Published in final edited form as: Am J Physiol Renal Physiol. 2008 Feb 20;294(6):F1273–F1278. doi: 10.1152/ajprenal.00562.2007

Transcriptional Control of Terminal Nephron Differentiation

Samir S El-Dahr 1, Karam Aboudehen 1, Zubaida Saifudeen 1
PMCID: PMC2606293  NIHMSID: NIHMS44705  PMID: 18287399

Abstract

Terminal differentiation of epithelial cells into more specialized cell types is a critical step of organogenesis. Throughout the process of terminal differentiation, epithelial progenitors acquire or up-regulate expression of renal function genes and cease to proliferate, while expression of embryonic genes is repressed. This exquisite coordination of gene expression is accomplished by signaling networks and transcription factors which couple the external environment with the new functional demands of the cell. While there has been much progress in understanding the early steps involved in renal epithelial cell differentiation, a major gap remains in our knowledge of the factors that control the steps of terminal differentiation. A number of signaling molecules and transcription factors have been recently implicated in determining segmental nephron identity and functional differentiation. While some of these factors (the p53 gene family, HNF1β) promote the terminal epithelial differentiation fate, others (Notch, Brn-1, IRX, KLF4 and Foxi1) tend to regulate differentiation of specific nephron segments and individual cell types. This article summarizes current knowledge related to these transcription factors and discusses how diverse cellular signals are integrated to generate a transcriptional output during the process of terminal differentiation. Since these transcriptional processes are accompanied by profound changes in nuclear chromatin structure involving the genes responsible for creating and maintaining the differentiated cell phenotype, future studies should focus on identifying the nature of these epigenetic events and factors, how they are regulated temporally and spatially, and the chromatin environment they eventually reside in.

Introduction

Terminal differentiation is a key biological process characterized by cell cycle arrest and acquisition of specialized functions by each cell type. The genetic programs that couple cellular growth to functional differentiation are a subject of intense investigation (78). There is increasing appreciation that although formation of adequate numbers of nephrons (i.e., renal mass) is critical for achieving optimal renal function capacity, the signals that determine how, when, and which renal epithelial cells should acquire a given functional phenotype are equally essential. Aberrant terminal differentiation is a hallmark of dysplasia, cyst formation and cancer and therapeutic interventions to promote differentiation and cell cycle arrest (e.g., EGFR antagonists and histone deacetylase inhibitors) are effective measures in some models of polycystic kidney disease and cancer (17, 26, 72, 73). Therefore, identification of factors that couple cell cycle arrest with functional differentiation is of great clinical importance.
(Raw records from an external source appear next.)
## src/rtl/dbus_axi_bridge_pkg.sv

```systemverilog
// Shared types and constants for the data-bus to AXI4 bridge.
package dbus_axi_bridge_pkg;

  localparam int unsigned ADDR_W = 32;
  localparam int unsigned DATA_W = 32;
  localparam int unsigned STRB_W = DATA_W / 8;
  localparam int unsigned LEN_W  = 8;
  localparam int unsigned SIZE_W = 3;
  localparam int unsigned RESP_W = 2;

  localparam logic [1:0]        BURST_INCR  = 2'b01;
  localparam logic [SIZE_W-1:0] SIZE_B      = 3'd0;
  localparam logic [SIZE_W-1:0] SIZE_H      = 3'd1;
  localparam logic [SIZE_W-1:0] SIZE_W_WORD = 3'd2;
  localparam logic [RESP_W-1:0] RESP_OKAY   = 2'b00;
  localparam logic [RESP_W-1:0] RESP_SLVERR = 2'b10;
  localparam logic [RESP_W-1:0] RESP_DECERR = 2'b11;

  typedef enum logic [2:0] {
    IDLE,
    RD_AR,
    RD_R,
    WR_AW_W,
    WR_B,
    DONE,
    DRAIN
  } state_e;

  // Request captured from MEM at acceptance; drives the AXI payload.
  typedef struct packed {
    logic [ADDR_W-1:0] addr;
    logic [DATA_W-1:0] wdata;
    logic [STRB_W-1:0] wmask;
    logic [SIZE_W-1:0] size;
    logic              we;
  } req_t;

  // AXI size code from MEM's access-size flags (word wins over halfword).
  function automatic logic [SIZE_W-1:0] size_of(input logic halfword, input logic word);
    if (word)          return SIZE_W_WORD;
    else if (halfword) return SIZE_H;
    else               return SIZE_B;
  endfunction

  // SLVERR and DECERR both count as a failed access.
  function automatic logic resp_is_err(input logic [RESP_W-1:0] resp);
    return (resp == RESP_SLVERR) || (resp == RESP_DECERR);
  endfunction

endpackage

```

## src/rtl/dbus_axi_bridge.sv

```systemverilog
// MEM-stage level request to single-beat AXI4 read/write bridge, one
// transaction outstanding. Optional DBUS_RESP_ERR_EN adds bus_err reporting.
module dbus_axi_bridge
  import dbus_axi_bridge_pkg::*;
#(
  parameter int unsigned    ID_W   = 4,
  parameter logic [ID_W-1:0] AXI_ID = 4'h1
) (
  input  logic              clk,
  input  logic              reset,
  // MEM side
  input  logic              en,
  input  logic              we,
  input  logic [ADDR_W-1:0] addr,
  input  logic [STRB_W-1:0] wmask,
  input  logic [DATA_W-1:0] wdata,
  input  logic              mem_halfword,
  input  logic              mem_word,
  input  logic              is_fire,
  output logic [DATA_W-1:0] rdata,
  output logic              rdata_valid,
  output logic              write_finish,
`ifdef DBUS_RESP_ERR_EN
  output logic              bus_err,
`endif
  // AXI AR
  output logic [ID_W-1:0]   arid,
  output logic [ADDR_W-1:0] araddr,
  output logic [LEN_W-1:0]  arlen,
  output logic [SIZE_W-1:0] arsize,
  output logic [1:0]        arburst,
  output logic              arvalid,
  input  logic              arready,
  // AXI R
  input  logic [ID_W-1:0]   rid,
  input  logic [DATA_W-1:0] rdata_i,
  input  logic [RESP_W-1:0] rresp,
  input  logic              rlast,
  input  logic              rvalid,
  output logic              rready,
  // AXI AW
  output logic [ID_W-1:0]   awid,
  output logic [ADDR_W-1:0] awaddr,
  output logic [LEN_W-1:0]  awlen,
  output logic [SIZE_W-1:0] awsize,
  output logic [1:0]        awburst,
  output logic              awvalid,
  input  logic              awready,
  // AXI W
  output logic [DATA_W-1:0] wdata_o,
  output logic [STRB_W-1:0] wstrb,
  output logic              wlast,
  output logic              wvalid,
  input  logic              wready,
  // AXI B
  input  logic [ID_W-1:0]   bid,
  input  logic [RESP_W-1:0] bresp,
  input  logic              bvalid,
  output logic              bready
);

  state_e state_q, state_d;
  req_t   req_q, req_d;
  logic   aw_sent_q, aw_sent_d;
  logic   w_sent_q, w_sent_d;
  logic   flush_q, flush_d;
  logic [DATA_W-1:0] rdata_d;
  logic   arvalid_d, rready_d, awvalid_d, wvalid_d, bready_d;
  logic   rdata_valid_d, write_finish_d;
`ifdef DBUS_RESP_ERR_EN
  logic   err_q, err_d;
  logic   bus_err_d;
  logic   unused_ok;
  assign unused_ok = ^{rid, rlast, bid};
`else
  logic   unused_ok;
  assign unused_ok = ^{rid, rlast, bid, rresp, bresp};
`endif

  // Fixed single-beat INCR attributes; payload comes from the latched request.
  assign arid    = AXI_ID;
  assign arlen   = '0;
  assign arburst = BURST_INCR;
  assign araddr  = req_q.addr;
  assign arsize  = req_q.size;
  assign awid    = AXI_ID;
  assign awlen   = '0;
  assign awburst = BURST_INCR;
  assign awaddr  = req_q.addr;
  assign awsize  = req_q.size;
  assign wdata_o = req_q.wdata;
  assign wstrb   = req_q.wmask;
  assign wlast   = 1'b1;

  // Next-state and next-output logic; outputs are registered from the next state.
  always_comb begin
    state_d   = state_q;
    req_d     = req_q;
    aw_sent_d = aw_sent_q;
    w_sent_d  = w_sent_q;
    flush_d   = flush_q;
    rdata_d   = rdata;
`ifdef DBUS_RESP_ERR_EN
    err_d     = err_q;
`endif

    // Dropping en mid-transaction means MEM flushed; finish on AXI, then drain.
    if (state_q inside {RD_AR, RD_R, WR_AW_W, WR_B}) flush_d = flush_q | ~en;

    unique case (state_q)
      IDLE: begin
        aw_sent_d = 1'b0;
        w_sent_d  = 1'b0;
        flush_d   = 1'b0;
`ifdef DBUS_RESP_ERR_EN
        err_d     = 1'b0;
`endif
        if (en) begin
          req_d.addr  = addr;
          req_d.wdata = wdata;
          req_d.wmask = wmask;
          req_d.size  = size_of(mem_halfword, mem_word);
          req_d.we    = we;
          state_d     = we ? WR_AW_W : RD_AR;
        end
      end
      RD_AR: if (arvalid && arready) state_d = RD_R;
      RD_R: begin
        if (rvalid && rready) begin
          rdata_d = rdata_i;
`ifdef DBUS_RESP_ERR_EN
          err_d   = resp_is_err(rresp);
`endif
          state_d = flush_d ? DRAIN : DONE;
        end
      end
      WR_AW_W: begin
        aw_sent_d = aw_sent_q | (awvalid & awready);
        w_sent_d  = w_sent_q | (wvalid & wready);
        if (aw_sent_d && w_sent_d) state_d = WR_B;
      end
      WR_B: begin
        if (bvalid && bready) begin
`ifdef DBUS_RESP_ERR_EN
          err_d   = resp_is_err(bresp);
`endif
          state_d = flush_d ? DRAIN : DONE;
        end
      end
      DONE:    if (is_fire || !en) state_d = IDLE;
      DRAIN:   state_d = IDLE;
      default: state_d = IDLE;
    endcase

    if (state_d != DONE) rdata_d = '0;

    arvalid_d      = (state_d == RD_AR);
    rready_d       = (state_d == RD_R);
    awvalid_d      = (state_d == WR_AW_W) && !aw_sent_d;
    wvalid_d       = (state_d == WR_AW_W) && !w_sent_d;
    bready_d       = (state_d == WR_B);
    rdata_valid_d  = (state_d == DONE) && !req_d.we;
    write_finish_d = (state_d == DONE) && req_d.we;
`ifdef DBUS_RESP_ERR_EN
    bus_err_d      = (state_d == DONE) && err_d;
`endif
  end

  // State, latched request and registered outputs.
  always_ff @(posedge clk or negedge reset) begin
    if (!reset) begin
      state_q      <= IDLE;
      req_q        <= '0;
      aw_sent_q    <= 1'b0;
      w_sent_q     <= 1'b0;
      flush_q      <= 1'b0;
      rdata        <= '0;
      arvalid      <= 1'b0;
      rready       <= 1'b0;
      awvalid      <= 1'b0;
      wvalid       <= 1'b0;
      bready       <= 1'b0;
      rdata_valid  <= 1'b0;
      write_finish <= 1'b0;
`ifdef DBUS_RESP_ERR_EN
      err_q        <= 1'b0;
      bus_err      <= 1'b0;
`endif
    end else begin
      state_q      <= state_d;
      req_q        <= req_d;
      aw_sent_q    <= aw_sent_d;
      w_sent_q     <= w_sent_d;
      flush_q      <= flush_d;
      rdata        <= rdata_d;
      arvalid      <= arvalid_d;
      rready       <= rready_d;
      awvalid      <= awvalid_d;
      wvalid       <= wvalid_d;
      bready       <= bready_d;
      rdata_valid  <= rdata_valid_d;
      write_finish <= write_finish_d;
`ifdef DBUS_RESP_ERR_EN
      err_q        <= err_d;
      bus_err      <= bus_err_d;
`endif
    end
  end

endmodule

```

## config.mk

```make
export PLATFORM = sky130hd
export DESIGN_NAME = dbus_axi_bridge
export DESIGN_NICKNAME = d
export VERILOG_FILES = /design/src/rtl/dbus_axi_bridge_pkg.sv /design/src/rtl/dbus_axi_bridge.sv
export SDC_FILE = /design/constraint.sdc
export NUM_CORES = 1
export LEC_CHECK = 0
export CORE_MARGIN = 10
export CORE_UTILIZATION = 30
export CTS_CLUSTER_SIZE = 16
export DETAILED_ROUTE_END_ITERATION = 8
export PLACE_DENSITY = 0.66
export SLEW_MARGIN = 20
export SYNTH_ARGS = -nofsm -noshare
export SYNTH_HDL_FRONTEND = slang
export SYNTH_SLANG_ARGS = --single-unit
```

## constraint.sdc

```tcl
create_clock -name clk -period 3.9 [get_ports clk]
set_input_delay 0.78 -clock clk [delete_from_list [all_inputs] [get_ports clk]]
set_output_delay 0.78 -clock clk [all_outputs]
set_load 0.03 [all_outputs]
```

==> results by group <==
Floorplan
  • Chip width: 161 um
  • Row cnt: 51
  • Initial Util: 30.6%
  • Core Area: 19500 um2
  • Die area: 25900 um2
  • Chip Height: 161 um
  • I/O pins: 299

Drt
  • Routed vias/inst: 4.30
  • DRT Pass-1 Iters: 4
  • Antenna-violating nets left: 0
  • Drt initial violations: 191
  • Drt drc: 0
  • Routed WL: 16.2 mm
  • Mean routed wirelength per cell: 18.2 um
  • Total number of vias: 3842

Final layout
  • Share of cells above drive strength 1: 23.6%
  • Final Non-Filler Cells: 893
  • Ant diodes: 0
  • Fillers: 1787
  • Final instance area: 8450 um2
  • Layout area overhead: 42.0%
  • Layout Nets: 740

Timing
  • Setup TNS Final: 0 ns
  • Relative slew slack: 48.5%
  • Unrepaired setup endpoints after global routing: false
  • Final hold slack: 0.467 ns
  • Final hold violations: 0
  • Fin. max-slew vios: 0
  • Final period util: 60.6%
  • Final clock skew: 0.0128 ns
  • Achievable frequency: 0.423 GHz
  • Tmin final: 2.36 ns
  • Final setup violation count: 0
  • Worst slew pin tran: 0.772 ns

Placement
  • Placed Instances: 861
  • Detailed Place HPWL: 12.4 mm
  • Placed Area: 7820 um2
  • IO Port Bufs: 254
  • Final GP Congestion: 0.741

Min path
  • HP Class: in2async

Power
  • Cell Pwr Density: 872 nW/um2
  • Total power: 7370 uW
  • Pleak: 0.00357 uW
  • VDD IR max: 352 uV

Worst setup path
  • Flop-to-flop setup slack: 1.66 ns
  • Crit-path cells: clkdlybuf4s50_1 > a21o_1 > nand4_1 > and3_2 > buf_4 > nor4_2
  • Critical Path RT: 4.17 ns
  • Worst reg2reg path endpoint: rdata[9]
  • Startpoint types: input port
  • CP endpoint kind: flip-flop
  • Largest stage delay, worst path: 0.71 ns
  • Cells on worst reg2reg path: 5
  • Crit path DAT: 2.63 ns
  • CP max stage cell: and3_2
  • Setup CP Type: in2reg
  • Critical R2R Launch: state_q[0]
  • Crit-path max FO: 29

Status
  • Status: completed

Clock tree
  • Clk sink count: 116
  • Hold_buf cts: 0
  • CTS tree: built
  • CTS HTree Levels: 4
  • Num CTS Buffers: 17
  • CTS root buf: clkbuf_16
  • CTS max path bufs: 2
  • PostCTS Resize Cnt: 0
  • Worst-skew pair later-pin latency: 0.41 ns
  • Clock slew at reported path FFs: 0.06 ns
  • Post-CTS setup buffer count: 0

Logic synthesis
  • Syn_area_per_cell: 12.8 um2
  • Post-synth ARST share: 100%
  • Primary FF master, synth: dfrtp_1
  • Post-Syn Instances: 466
  • Synth area leaders: dfrtp_1, buf_4, mux2_2
  • Yosys Warn Count: 0
  • Synth area leader: dfrtp_1
  • Sequential share of the synthesized area: 48.8%
  • Share of the synthesized area in the top cell type: 48.8%
  • Number of synthesized register bits: 116
  • Synth cell types: 37
  • Cell Area, Synth: 5950 um2
  • Count leader, synth: buf_4
  • EDFF count, synth: 0
  • Most frequent cells after synthesis: buf_4, dfrtp_1, mux2_2, mux2i_1, nor4_2

GRT
  • Vias in the first global route: 4197
  • Grt ovf: 0
  • GRT Total Usage: 12.4%
  • Pin count of the biggest net entering global routing: 117
  • Initial antenna violation count: 0
  • First-pass GRT wire length: 25.2 mm

Flow run
  • Max-cap violations: 0
[layout make-up]
type	count	area [um2]	area share, %
Sequential cell	116	2900	34.3
Timing Repair Buffer	261	2620	31.0
Multi-Input combinational cell	215	1950	23.1
Clock buffer	18	429	5.08
Tap cell	265	332	3.92
Clock inverter	14	203	2.40
Inverter	4	15.0	0.178
[logic make-up after synthesis]
group / after synthesis / share of synthesized area [%]
buffers and inverters: 164 / 20.5
AOI/OAI and AO/OA: 20 / 2.63
DFF: 116 / 48.8
other: 2 / 0.126
muxes: 102 / 18.6
and+or+nand+nor: 62 / 9.34
[report_power, final]
group          switching (uW)  internal, uW  leakage [uW]
clock network             582          1080      0.000293
registers                 303          1630       0.00146
logic                    2190          1580       0.00182
total                    3080          4290       0.00357
[routing by layer]
metal,vias to the layer above,share of wire [%],GRT usage (%)
met5,-,0,0
met4,0,1.1,3.60
met3,8,11,7.00
met2,197,50,21.1
met1,1890,37,12.7
li1,1747,-,-
[through the flow]
stage          util (%)  setup slack (ns)
2_1_floorplan         -              1.92
3_3_place_gp       40.2              1.15
3_5_place_dp       40.2              1.11
4_1_cts            43.4              1.55
5_1_grt            43.4              1.45
6_report           43.4              1.54
[flip-flops by register name, summed over array words and instances, names as in the netlist, 2 cells and up]
| signal | flops |
|---|---|
| arsize | 2 |
| araddr | 32 |
| state_q | 3 |
| wdata_o | 32 |
| rdata | 32 |
| wstrb | 4 |
[how the worst max path moves through the flow]
| stage | from | endpoint | slack, ns | cells past startpoint |
|---|---|---|---|---|
| 3_3_place_gp | awready | rdata[12] | 1.15 | 6 |
| 2_1_floorplan | wready | write_finish | 1.92 | 7 |
| 4_1_cts | awready | rdata[5] | 1.55 | 6 |
| 6_report | wready | rdata[5] | 1.54 | 6 |
| 5_1_grt | awready | rdata[9] | 1.45 | 6 |
| 3_5_place_dp | awready | rdata[5] | 1.11 | 6 |
[critical path: cells and delay by family]
kind / cells / cell delay (ns)
AND/OR/NAND/NOR: 3 / 0.88
buffers and inverters: 2 / 0.75
AO/OA/AOI/OAI: 1 / 0.20
[placed cells by master, fill, tap and decap left out, types with 5 or more instances in the layout]
cell / n
clkdlybuf4s50_1: 253
dfrtp_1: 116
mux2_2: 70
mux2i_1: 32
conb_1: 31
nor4_2: 28
clkbuf_16: 17
o21ai_0: 7
buf_4: 6
nand2_1: 5
nor4_1: 5
Note: power is estimated with default switching activity, not from simulation.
Termination of nephrogenesis and differentiation are dynamic and coordinated processes

The metanephric kidney is derived from the intermediate mesoderm at embryonic (E) day 10.5 in mice and nephrogenesis continues postnatally (PN) in this species (24, 58, 68). While initial studies indicated that murine nephrogenesis ends between PN 7-10, recent molecular analysis has revealed that formation of nascent nephrons ceases by PN3 (20) and is accompanied by loss of ureteric bud (UB) ampullae and tip cell Wnt11 expression. Interestingly, the PN3 UB retains its ability to express the inductive molecule Wnt9b (at least in vitro) and to induce nascent nephrons (20).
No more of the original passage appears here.